En développant un vaccin contre une protéine présente sur certaines catégories de cellules tumorales (l'antigène carcino-embryonnaire), des biologistes de l'université de Stanford ont observé une régression tumorale chez deux malades porteurs d'un cancer du côlon ou du rectum s'accompagnant de métastases et ne répondant plus à aucun traitement. Un patient vit d'ailleurs actuellement sans aucune tumeur depuis presque un an.
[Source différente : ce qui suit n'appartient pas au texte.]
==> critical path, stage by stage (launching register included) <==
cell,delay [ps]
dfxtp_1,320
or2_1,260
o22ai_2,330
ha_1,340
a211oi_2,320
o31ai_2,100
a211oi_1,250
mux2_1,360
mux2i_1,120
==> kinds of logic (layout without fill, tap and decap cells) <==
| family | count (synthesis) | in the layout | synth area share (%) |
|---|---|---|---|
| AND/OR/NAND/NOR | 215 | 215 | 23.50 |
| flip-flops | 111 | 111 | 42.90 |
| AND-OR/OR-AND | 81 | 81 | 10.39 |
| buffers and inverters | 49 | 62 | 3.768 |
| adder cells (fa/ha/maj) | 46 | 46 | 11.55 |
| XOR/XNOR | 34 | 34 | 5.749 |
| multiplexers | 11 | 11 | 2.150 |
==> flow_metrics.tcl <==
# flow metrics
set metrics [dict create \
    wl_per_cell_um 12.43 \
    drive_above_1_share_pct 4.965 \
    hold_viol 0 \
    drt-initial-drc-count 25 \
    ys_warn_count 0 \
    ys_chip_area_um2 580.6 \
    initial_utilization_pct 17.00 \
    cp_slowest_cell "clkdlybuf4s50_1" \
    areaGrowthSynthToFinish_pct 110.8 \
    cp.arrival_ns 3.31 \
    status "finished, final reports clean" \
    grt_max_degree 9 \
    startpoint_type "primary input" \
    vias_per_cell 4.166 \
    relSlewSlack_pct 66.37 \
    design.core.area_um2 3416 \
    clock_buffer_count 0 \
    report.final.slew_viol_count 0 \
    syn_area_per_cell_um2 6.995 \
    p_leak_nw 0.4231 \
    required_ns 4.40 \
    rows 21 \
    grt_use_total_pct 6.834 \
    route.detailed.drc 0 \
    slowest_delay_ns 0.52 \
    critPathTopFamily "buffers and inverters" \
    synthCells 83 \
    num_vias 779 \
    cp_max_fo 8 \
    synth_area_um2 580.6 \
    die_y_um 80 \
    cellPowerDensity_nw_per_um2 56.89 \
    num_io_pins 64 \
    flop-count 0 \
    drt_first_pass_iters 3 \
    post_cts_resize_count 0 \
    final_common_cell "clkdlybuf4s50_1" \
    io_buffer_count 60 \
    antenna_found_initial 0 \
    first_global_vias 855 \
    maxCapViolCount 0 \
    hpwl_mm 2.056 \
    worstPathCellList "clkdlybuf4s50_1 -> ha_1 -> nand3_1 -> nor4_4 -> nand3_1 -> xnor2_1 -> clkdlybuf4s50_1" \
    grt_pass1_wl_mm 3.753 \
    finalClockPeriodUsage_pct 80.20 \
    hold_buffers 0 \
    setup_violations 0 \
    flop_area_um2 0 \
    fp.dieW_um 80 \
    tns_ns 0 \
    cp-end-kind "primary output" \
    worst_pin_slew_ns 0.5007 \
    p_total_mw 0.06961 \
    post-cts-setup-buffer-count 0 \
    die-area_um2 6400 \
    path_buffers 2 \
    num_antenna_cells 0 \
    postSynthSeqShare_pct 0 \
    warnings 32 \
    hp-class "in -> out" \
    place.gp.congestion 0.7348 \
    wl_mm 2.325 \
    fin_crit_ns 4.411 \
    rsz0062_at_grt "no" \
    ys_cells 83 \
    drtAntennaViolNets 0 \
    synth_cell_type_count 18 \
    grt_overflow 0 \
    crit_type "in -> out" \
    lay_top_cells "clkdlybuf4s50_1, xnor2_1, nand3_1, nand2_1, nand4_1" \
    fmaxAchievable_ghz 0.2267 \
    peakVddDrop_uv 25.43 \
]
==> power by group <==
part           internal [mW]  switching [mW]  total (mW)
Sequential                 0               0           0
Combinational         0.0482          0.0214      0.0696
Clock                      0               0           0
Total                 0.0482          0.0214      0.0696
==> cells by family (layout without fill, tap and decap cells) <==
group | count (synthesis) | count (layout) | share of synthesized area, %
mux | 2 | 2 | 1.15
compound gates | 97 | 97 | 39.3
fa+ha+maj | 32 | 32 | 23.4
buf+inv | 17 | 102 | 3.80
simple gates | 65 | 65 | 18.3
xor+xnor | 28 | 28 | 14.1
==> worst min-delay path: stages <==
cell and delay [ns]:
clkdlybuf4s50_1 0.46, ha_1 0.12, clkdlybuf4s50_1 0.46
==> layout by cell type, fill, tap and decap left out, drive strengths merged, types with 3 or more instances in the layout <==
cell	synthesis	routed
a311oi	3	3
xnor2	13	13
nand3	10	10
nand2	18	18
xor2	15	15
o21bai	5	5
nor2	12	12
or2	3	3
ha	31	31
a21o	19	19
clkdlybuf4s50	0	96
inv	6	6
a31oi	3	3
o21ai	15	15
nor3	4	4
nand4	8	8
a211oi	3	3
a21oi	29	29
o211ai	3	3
==> flow/constraint.sdc <==
current_design mux_2x1

set clk_period 1.0
set clk_io_pct 0.2

create_clock -name clk0 -period $clk_period

set non_clock_inputs [all_inputs -no_clocks]
set_input_delay [expr $clk_period * $clk_io_pct] -clock clk0 $non_clock_inputs
set_output_delay [expr $clk_period * $clk_io_pct] -clock clk0 [all_outputs]
==> flow/config.mk <==
export PLATFORM = sky130hd
export DESIGN_NAME = mux_2x1
export DESIGN_NICKNAME = mux_2x1
export VERILOG_FILES = /design/flow/design.v
export SDC_FILE = /design/flow/constraint.sdc
export NUM_CORES = 4
export LEC_CHECK = 1
export CORE_AREA = 10 10 70 70
export DIE_AREA = 0 0 80 80
==> flow/design.v <==
`timescale 1ns / 1ps
module mux_2x1(
input [31:0]PCPlus4F,
input [31:0]PCTargetE,
input PCSrcE,
output [31:0]PCF_bar
);
assign PCF_bar = (PCSrcE)? PCTargetE:PCPlus4F;
endmodule
==> flow/run.sh <==
#!/bin/bash
# OpenROAD 26Q1-2900-gdf79404cd8, Yosys 0.63+post, stock flow scripts
make -C /OpenROAD-flow-scripts/flow DESIGN_CONFIG=/design/flow/config.mk WORK_HOME=/design/flow/orfs finish
==> run_summary.xml <==
<?xml version="1.0" encoding="UTF-8"?>
<metrics>
  <group name="floorplan">
    <metric name="die.size.x" unit="µm">80</metric>
    <metric name="io-pin-count" unit="">97</metric>
    <metric name="floorplan.core_util" unit="%">15.9</metric>
    <metric name="core_area" unit="µm²">3420</metric>
    <metric name="area_of_the_die" unit="µm²">6400</metric>
    <metric name="die-height" unit="µm">80</metric>
    <metric name="std_cell_rows" unit="">21</metric>
  </group>
  <group name="critical_path">
    <metric name="critPathKind" unit="">primary input to primary output</metric>
    <metric name="crit_path_start_kind" unit="">primary input</metric>
    <metric name="delay_contributed_by_the_slowest_stage_of_the_critical_path" unit="ns">0.29</metric>
    <metric name="crit_fanout" unit="">6</metric>
    <metric name="crit_path_cell_trace" unit="">buf_16 &gt; buf_16 &gt; mux2_4 &gt; buf_6</metric>
    <metric name="cp_slowest_cell" unit="">sky130_fd_sc_hd__mux2_4</metric>
    <metric name="worst_ep_required_time" unit="ns">0.80</metric>
    <metric name="cp_top_family" unit="">buffers and inverters</metric>
    <metric name="timing.critical_path.depth" unit="">4</metric>
    <metric name="crit_path_end_kind" unit="">primary output</metric>
    <metric name="timing.critical_path.mode_cell" unit="">sky130_fd_sc_hd__buf_16</metric>
    <metric name="critPathArrivalTime" unit="ns">0.89</metric>
    <metric name="crit_buf_inv" unit="">3</metric>
  </group>
  <group name="clock_network">
    <metric name="cts_hold_buf" unit="">0</metric>
    <metric name="post_cts.repair.setup_buffers" unit="">0</metric>
  </group>
  <group name="finish">
    <metric name="clkbuf_count" unit="">0</metric>
    <metric name="syn2layout_area_growth" unit="%">189</metric>
    <metric name="n_sequential_cell" unit="">0</metric>
    <metric name="postLayoutCellArea" unit="µm²">1570</metric>
    <metric name="final-instance-count-excl-fill" unit="">181</metric>
    <metric name="drive_gt1_share" unit="%">52.6</metric>
    <metric name="layout.area.seq" unit="µm²">0</metric>
  </group>
  <group name="synth">
    <metric name="synth_chip_area" unit="µm²">544</metric>
    <metric name="synth_cell_types" unit="">4</metric>
    <metric name="yosysWarningCount" unit="">0</metric>
    <metric name="ys_seq_share" unit="%">0</metric>
    <metric name="post_synth_inst_count" unit="">36</metric>
    <metric name="top_cells_by_instance_count_after_synthesis" unit="">sky130_fd_sc_hd__mux2_4, sky130_fd_sc_hd__buf_12, sky130_fd_sc_hd__mux2_2, sky130_fd_sc_hd__buf_6</metric>
    <metric name="synth_area_leader_cell" unit="">sky130_fd_sc_hd__mux2_4</metric>
    <metric name="top_post_synthesis_cells_by_area" unit="">sky130_fd_sc_hd__mux2_4, sky130_fd_sc_hd__buf_12, sky130_fd_sc_hd__mux2_2</metric>
    <metric name="netlist.top_cell.by_instances" unit="">sky130_fd_sc_hd__mux2_4</metric>
    <metric name="post-synth-top-area-fraction" unit="%">82.8</metric>
    <metric name="synth.yosys.num_cells" unit="">36</metric>
    <metric name="synthesis.area_per_instance" unit="µm²">15.1</metric>
    <metric name="syn_area" unit="µm²">544</metric>
  </group>
  <group name="status">
    <metric name="outcome" unit="">finished, violations left</metric>
    <metric name="failed_checks" unit="">negative setup slack</metric>
  </group>
  <group name="grt">
    <metric name="grt.overflow.total" unit="">0</metric>
    <metric name="overall_fraction_of_global_route_tracks_in_use" unit="%">8.06</metric>
    <metric name="grt_max_degree" unit="">7</metric>
    <metric name="number_of_antenna_violations_at_the_first_check_in_global_routing" unit="">0</metric>
    <metric name="vias_in_the_first_global_route" unit="">745</metric>
    <metric name="grt_pass1_wl" unit="µm">4150</metric>
  </group>
  <group name="final_timing">
    <metric name="fmax" unit="GHz">0.921</metric>
    <metric name="report.final.setup_viol" unit="">32</metric>
    <metric name="hold_slack" unit="ns">0.793</metric>
    <metric name="timing.final.crit_share" unit="%">109</metric>
    <metric name="finalWorstSetupSlack" unit="ns">-0.0863</metric>
    <metric name="timing.max_slew.rel_slack" unit="%">95.7</metric>
    <metric name="fin_tns_setup" unit="ns">-2.53</metric>
    <metric name="maxSlewViolCount" unit="">0</metric>
    <metric name="hold_violations" unit="">0</metric>
    <metric name="tightestPinTransition" unit="ns">0.0645</metric>
    <metric name="grt_setup_unrepaired" unit="">yes</metric>
    <metric name="final.min_clock_period" unit="ns">1.09</metric>
  </group>
  <group name="drt">
    <metric name="number_of_design_rule_violations_left_after_detail_routing" unit="">0</metric>
    <metric name="wl_per_cell" unit="µm">15.6</metric>
    <metric name="drt_wl_total" unit="µm">2830</metric>
    <metric name="ant_nets" unit="">0</metric>
    <metric name="detailroute.via_count" unit="">678</metric>
    <metric name="drt-pass1-iter-count" unit="">2</metric>
    <metric name="n_antenna_cell" unit="">0</metric>
    <metric name="drt_iter0_markers" unit="">1</metric>
    <metric name="vias_per_cell" unit="">3.75</metric>
  </group>
  <group name="power_and_ir_drop">
    <metric name="vdd_ir_drop_max" unit="mV">0.185</metric>
    <metric name="power_per_cell_area" unit="nW/µm²">394</metric>
    <metric name="p_leak" unit="µW">0.000854</metric>
  </group>
  <group name="place">
    <metric name="routabilityCongestion" unit="">0.773</metric>
    <metric name="dpl.hpwl" unit="µm">2400</metric>
    <metric name="placed_area" unit="µm²">1520</metric>
    <metric name="placed_cells" unit="">177</metric>
    <metric name="port_buffers" unit="">97</metric>
  </group>
  <group name="min_path">
    <metric name="min_delay_path_depth" unit="">3</metric>
    <metric name="hold_class" unit="">primary input to primary output</metric>
    <metric name="worstHoldStart" unit="">PCPlus4F[25]</metric>
    <metric name="worst_hold_path.endpoint" unit="">PCF_bar[25]</metric>
  </group>
  <group name="run">
    <metric name="stage_log_warnings" unit="">34</metric>
    <metric name="max-cap-violations" unit="">0</metric>
  </group>
</metrics>
-- cell families (layout without fill, tap and decap cells) --
kind of cell / count (synthesis) / after routing / synth area share (%)
multiplexers: 32 / 32 / 86.9
buffers and inverters: 4 / 103 / 13.1
-- stage by stage --
stage,worst slack (ns),power [µW],utilization (%)
after floorplan,0.0669,206,-
after global placement,-0.495,649,44.6
after detailed placement,-0.502,649,44.6
after CTS,-0.0877,613,45.1
after global routing,-0.105,663,46.1
final,-0.0863,620,46.1
-- where the power goes --
part           internal, µW  switching, µW
registers                 0              0
logic                   483            137
clock network             0              0
total                   483            137
-- cell type report --
cell class / count / area, µm²
tap: 46 / 57.6
fill: 358 / 1840
timing repair buffer: 103 / 1040
multi-input combinational: 32 / 480
-- worst max path at each step --
| stage | start | end | slack [ns] |
|---|---|---|---|
| CTS | PCSrcE | PCF_bar[11] | -0.09 |
| global route | PCSrcE | PCF_bar[11] | -0.10 |
| finish | PCSrcE | PCF_bar[27] | -0.09 |
-- what timing repair did --
action,4_1_cts,5_1_grt
gates cloned,4,0
gates resized,192,5
setup endpoints to repair,32,32
-- cell usage in the layout, fill, tap and decap left out --
cell type,instances
sky130_fd_sc_hd__buf_2,10
sky130_fd_sc_hd__buf_12,2
sky130_fd_sc_hd__buf_16,5
sky130_fd_sc_hd__buf_6,22
sky130_fd_sc_hd__dlygate4sd2_1,64
sky130_fd_sc_hd__mux2_4,32
-- per-layer routing --
metal / global-route usage [%] / vias to the layer above / routed length [µm]
li1: - / 339 / -
met1: 8.97 / 288 / 1070
met2: 14.5 / 51 / 1390
met3: 3.64 / 0 / 366
met4: 0 / 0 / 0
met5: 0 / - / 0
-- tightest hold or removal path, cell delays in order --
cell	delay, ns
sky130_fd_sc_hd__dlygate4sd2_1	0.19
sky130_fd_sc_hd__mux2_4	0.12
sky130_fd_sc_hd__buf_2	0.08
Power and IR drop assume default switching activity.
<file path="/design/flow/config.mk">
export PLATFORM = sky130hd
export DESIGN_NAME = registers
export DESIGN_NICKNAME = registers
export VERILOG_FILES = /design/flow/design.v
export SDC_FILE = /design/flow/constraint.sdc
export NUM_CORES = 4
export LEC_CHECK = 1
export CORE_UTILIZATION = 40
</file>
<file path="/design/flow/constraint.sdc">
current_design registers

set clk_period 6.8
set clk_io_pct 0.2

create_clock -name clk0 -period $clk_period [get_ports {axi_clk}]

set non_clock_inputs [all_inputs -no_clocks]
set_input_delay [expr $clk_period * $clk_io_pct] -clock clk0 $non_clock_inputs
set_output_delay [expr $clk_period * $clk_io_pct] -clock clk0 [all_outputs]
</file>
File: flow/design.v
module inputconditioner
(
input 	    clk,             
input	    noisysignal,     
output reg  conditioned,     
output reg  positiveedge,    
output reg  negativeedge     
);
    parameter counterwidth = 3;  
    parameter waittime = 3;      
    reg[counterwidth-1:0] counter = 0;
    reg synchronizer0 = 0;
    reg synchronizer1 = 0;
    always @(posedge clk ) begin
        if(conditioned == synchronizer1) begin
            counter <= 0;
            negativeedge <= 1'b0;
            positiveedge <= 1'b0;  
        end
        else begin
            if( counter == waittime) begin
                counter <= 0;
                conditioned <= synchronizer1;
                negativeedge <= conditioned&~synchronizer1;  
                positiveedge <= ~conditioned&synchronizer1;
            end
            else begin
                counter <= counter+1;
                negativeedge <= 1'b0;  
                positiveedge <= 1'b0;
            end
        end
        synchronizer0 <= noisysignal;
        synchronizer1 <= synchronizer0;
    end
endmodule
module shiftregister
#(parameter width = 8)
(
input               clk,                 
input               peripheralClkEdge,   
input               parallelLoad,        
input  [width-1:0]  parallelDataIn,      
input               serialDataIn,        
output [width-1:0]  parallelDataOut,     
output              serialDataOut        
);
    integer i;
    reg [width-1:0]      shiftregistermem;
    always @(posedge clk) begin
        if (parallelLoad) begin
            shiftregistermem <= parallelDataIn;
        end 
        else begin
            if (peripheralClkEdge) begin
                for(i = 0; i < width-1; i=i+1)begin
                    shiftregistermem[i+1] <= shiftregistermem[i]; 
                end
                shiftregistermem[0] <= serialDataIn;
            end
        end
    end
    assign parallelDataOut = shiftregistermem;
    assign serialDataOut = shiftregistermem[width-1];
endmodule
module midpoint
(
input clk,
input [0:0] btn,
input[2:0] sw,
output reg [3:0] led
);
wire parallelLoad;
wire serialIn;
wire clkEdge;
wire[7:0] outputLEDs;
always @(posedge clk) begin
        if (sw[2] == 0) begin
                led <= outputLEDs[3:0];
        end else begin
                led <= outputLEDs[7:4];
        end
end
inputconditioner inputcon1(
        .clk(clk),
        .noisysignal(btn[0]),
        .conditioned(),
        .positiveedge(),
        .negativeedge(parallelLoad)
);
inputconditioner inputcon2(
        .clk(clk),
        .noisysignal(sw[0]),
        .conditioned(serialIn),
        .positiveedge(),
        .negativeedge()
);
inputconditioner inputcon3(
        .clk(clk),
        .noisysignal(sw[1]),
        .conditioned(),
        .positiveedge(clkEdge),
        .negativeedge()
);
shiftregister shifty(
        .clk(clk),
        .peripheralClkEdge(clkEdge),
        .parallelLoad(parallelLoad),
        .parallelDataIn('hA5),
        .serialDataIn(serialIn),
        .parallelDataOut(outputLEDs),
        .serialDataOut()
);
endmodule
File: flow/run.sh
#!/bin/bash
# OpenROAD 26Q1-2900-gdf79404cd8, Yosys 0.63+post, stock flow scripts
make -C /OpenROAD-flow-scripts/flow DESIGN_CONFIG=/design/flow/config.mk WORK_HOME=/design/flow/orfs finish
File: flow/config.mk
export PLATFORM = sky130hd
export DESIGN_NAME = midpoint
export DESIGN_NICKNAME = midpoint
export VERILOG_FILES = /design/flow/design.v
export SDC_FILE = /design/flow/constraint.sdc
export NUM_CORES = 4
export LEC_CHECK = 1
export CORE_AREA = 10 10 87 87
export DIE_AREA = 0 0 97 97
File: flow/constraint.sdc
current_design midpoint

set clk_period 2.1
set clk_io_pct 0.2

create_clock -name clk0 -period $clk_period [get_ports {clk}]

set non_clock_inputs [all_inputs -no_clocks]
set_input_delay [expr $clk_period * $clk_io_pct] -clock clk0 $non_clock_inputs
set_output_delay [expr $clk_period * $clk_io_pct] -clock clk0 [all_outputs]
==> results.txt <==
run results: via count 588, Pwr Total 1.47 mW, Tmin final 1.49 ns, first-pass GRT wire length about 2700 microns, most frequent cells in the layout dfxtp_1 (29), ha_1 (8), clkdlybuf4s50_1 (8), nor3_1 (6), clkbuf_8 (6), Worst Hold Class flip-flop to flip-flop, Core Util, Final 23.2%, Clock Sink Count 32, sequential power share 53.4%, ANT nets after route 0, Setup TNS 0 ns, Top delay family on crit path buffers and inverters, Worst path slowest cell clkdlybuf4s50_1, post-DP HPWL 1090 microns, number of max-slew violations in the final report 0, cycle use final 70.9%, DRT Pass-1 Iters 4, initial antenna violation count 0, Die Span X 97 microns, Unique masters post-synth 17, MaxCap Viol Count 0, Core Region 5640 sq um, grt peak-use layer met2, placed cells 160, WHS Path Cells 0, worst skew pair latency 0.28 ns, drt wl/cell 9.14 microns, Init Core Util 18.9%, # Cells Yosys 82, depth of the worst register-to-register path 3, area of the mapped netlist around 1100 sq um, grt ovf 0, Psw 332 uW, critical path endpoint category output pin, clock slew at reported path FFs 0.07 ns, startpoint types flip-flop, Worst VDD drop 0.561 mV, Fin Hold WS 0.327 ns, worst stage delay on the critical path approximately 0.47 ns, Commonest Layout Cell dfxtp_1, hold_buf cts 0, die area 9410 sq um, Die Span Y 97 microns, Net Sw Frac between 20 and 25%, pre-CTS setup slack 0.647 ns, met2 Usage GRT 4.50%, fin cells 168, Final Instance Area 1310 sq um, measured slew at the worst slew-check pin 0.526 ns, Avg Cell Area, Syn 13.0 sq um, crit path buf inv count 1, tool warnings 25, Req. time, crit path 1.68 ns, Filler cells 573, worst r2r src inputcon1.counter[0], fmax 672 MHz, crit-path max FO 1, post_cts resized 0, CTS max path bufs 2, Comb power frac 14.6%, clock skew 0.00601 ns, H-tree depth 2, Fin. Hold Viols 0, Seq share, synth 63.1%, Syn. warnings 3, Rel. slew slack 64.9%, Iter 0 DRT Violations 11, Levels on crit path 1, WP data arrival approximately 1.1 ns, final wirelength 1540 microns, Syn Inst Count approximately 80, placed instance area about 1200 sq um, pwr dens 1120 nW/um^2, met3 usage under 10%, ant diodes 0, number of port buffers 8, vias in the first global route between 600 and 700, RSZ-0062 raised after global routing no, worst reg-to-reg setup slack 0.90 ns, met1 Resource Use GR 4.30%, synthesized flop and latch total 32, Leakage Power 0.539 nW, outcome complete, no violations, Tot GR Track Use 3.36%, yosys stat area 1060 sq um, via-per-instance ratio 3.50, hold_sp inputcon2.synchronizer0, share of cells above drive strength 1 15.6%, clock share of power around a third, largest net degree at the start of global routing 13, Reg-to-Reg End inputcon1.conditioned, P_int 1.14 mW, final worst setup slack between 0.6 and 0.7 ns, Hold Path Sink inputcon2.synchronizer1, Post-CTS Setup Repair Bufs 0, GP Congestion 0.677, Crit Path Category flip-flop to output pin, crit path cell chain clkdlybuf4s50_1, CTS root buffer clkbuf_8, Remaining DRCs 0, CTS tree yes, # setup viols final 0, io pins 9, # rows 27, CTS buffer count 5, Syn-to-layout area delta 23.3%
## cells by family after synthesis
family | synth area share (%)
DFF | 63.1
AOI/OAI and AO/OA | 3.41
buffers and inverters | 3.18
xor gates and xnor gates | 0.824
adders and majority gates | 9.41
muxes | 8.00
and+or+nand+nor | 12.1
## power by group through the flow
stage	Clock, mW	Sequential, mW	Combinational [mW]
after CTS	0.483	0.789	0.223
after global routing	0.510	0.801	0.245
final	0.471	0.786	0.215
## state kept, by name (all words and copies together), names as in the netlist, 3 cells and up
name / flops
inputcon1.counter: 3
inputcon2.counter: 3
inputcon3.counter: 3
led: 4
shifty.shiftregistermem: 8
## how the worst max path moves through the flow
stage                  start  slack [ns]  endpoint
after CTS             led[0]        0.58    led[0]
after global routing  led[0]        0.55    led[0]
final                 led[0]        0.61    led[0]
## final cells by class
| type | instances | area (sq um) | area share, % |
|---|---|---|---|
| inverter | 5 | 18.8 | 1.43 |
| multi-input combinational | 43 | 359 | 27.4 |
| sequential | 32 | 671 | 51.1 |
| clock inverter | 2 | 10.0 | 0.763 |
| timing repair buffer | 8 | 80.1 | 6.11 |
| tap | 72 | 90.1 | 6.87 |
| clock buffer | 6 | 82.6 | 6.30 |
## metal layers
layer / up-vias / share of wire [%]
li1: 303 / -
met4: 0 / 1.4
met1: 270 / 48
met3: 4 / 9.6
met2: 11 / 41
met5: - / 0
## cells in the mapped netlist
cell type | n | share of area [%]
inv_1 | 5 | 1.8
nor2b_1 | 5 | 2.9
edfxtp_1 | 3 | 8.5
xnor2_1 | 1 | 0.82
nor2_1 | 4 | 1.4
dfxtp_1 | 29 | 55
clkbuf_1 | 1 | 0.35
nor2b_2 | 2 | 1.6
mux2_2 | 4 | 4.2
nor3b_1 | 3 | 2.1
a211o_1 | 3 | 2.5
buf_6 | 1 | 1.1
nor3_1 | 6 | 2.8
ha_1 | 8 | 9.4
a211o_2 | 1 | 0.94
mux2i_1 | 4 | 3.8
and2_1 | 2 | 1.2
Power is estimated from default activity; no workload was simulated.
Utilisant un mode de fabrication différent, les résultats concernant le GVAX ® apparaissent encore plus encourageants. Dans ce cas, le principe consiste à prélever les propres cellules cancéreuses des malades, les manipuler afin de les inciter à fabriquer un facteur de croissance activant le système immunitaire. Testé sur 300 malades, ce vaccin a démontré une activité dans des cancers aussi variés que ceux de la prostate, du rein et de la peau (mélanome).
Surtout, une étude entreprise par des cancérologues américains de Dallas, Philadelphie, San Francisco et Portland a mis en évidence une efficacité assez importante de ce vaccin dans le cancer du poumon. Prudence toutefois, le vaccin GVAX ® n'en est qu'aux premières phases de son développement et il faudra encore attendre un peu avant d'être certain de son intérêt thérapeutique.
Des progrès à attendre aussi des agents anti-vascularisation
Autre moyen thérapeutique, "affamer" les tumeurs en limitant leurs circuits d'alimentation. Ainsi, des recherches tentent de ralentir le processus cancéreux en s'opposant à la formation des nouveaux vaisseaux formés en périphérie de la tumeur qui contribuent à sa croissance en l'irriguant.
De multiples substances peuvent agir à ce niveau par des mécanismes différents. Et déjà, des patients victimes de cancer colorectal ou de leucémie ont vu leur tumeur diminuer de volume avec des médicaments comme le sémaxanib (SU5416) ou l'anticorps HuMV833 qui contrent l'action d'un facteur de croissance des cellules vasculaires.
Attention, trois ou quatre ans seront au minimum nécessaires avant d'apprécier à leur juste mesure les effets de ces nouvelles thérapeutiques et savoir comment les utiliser au mieux chez les malades.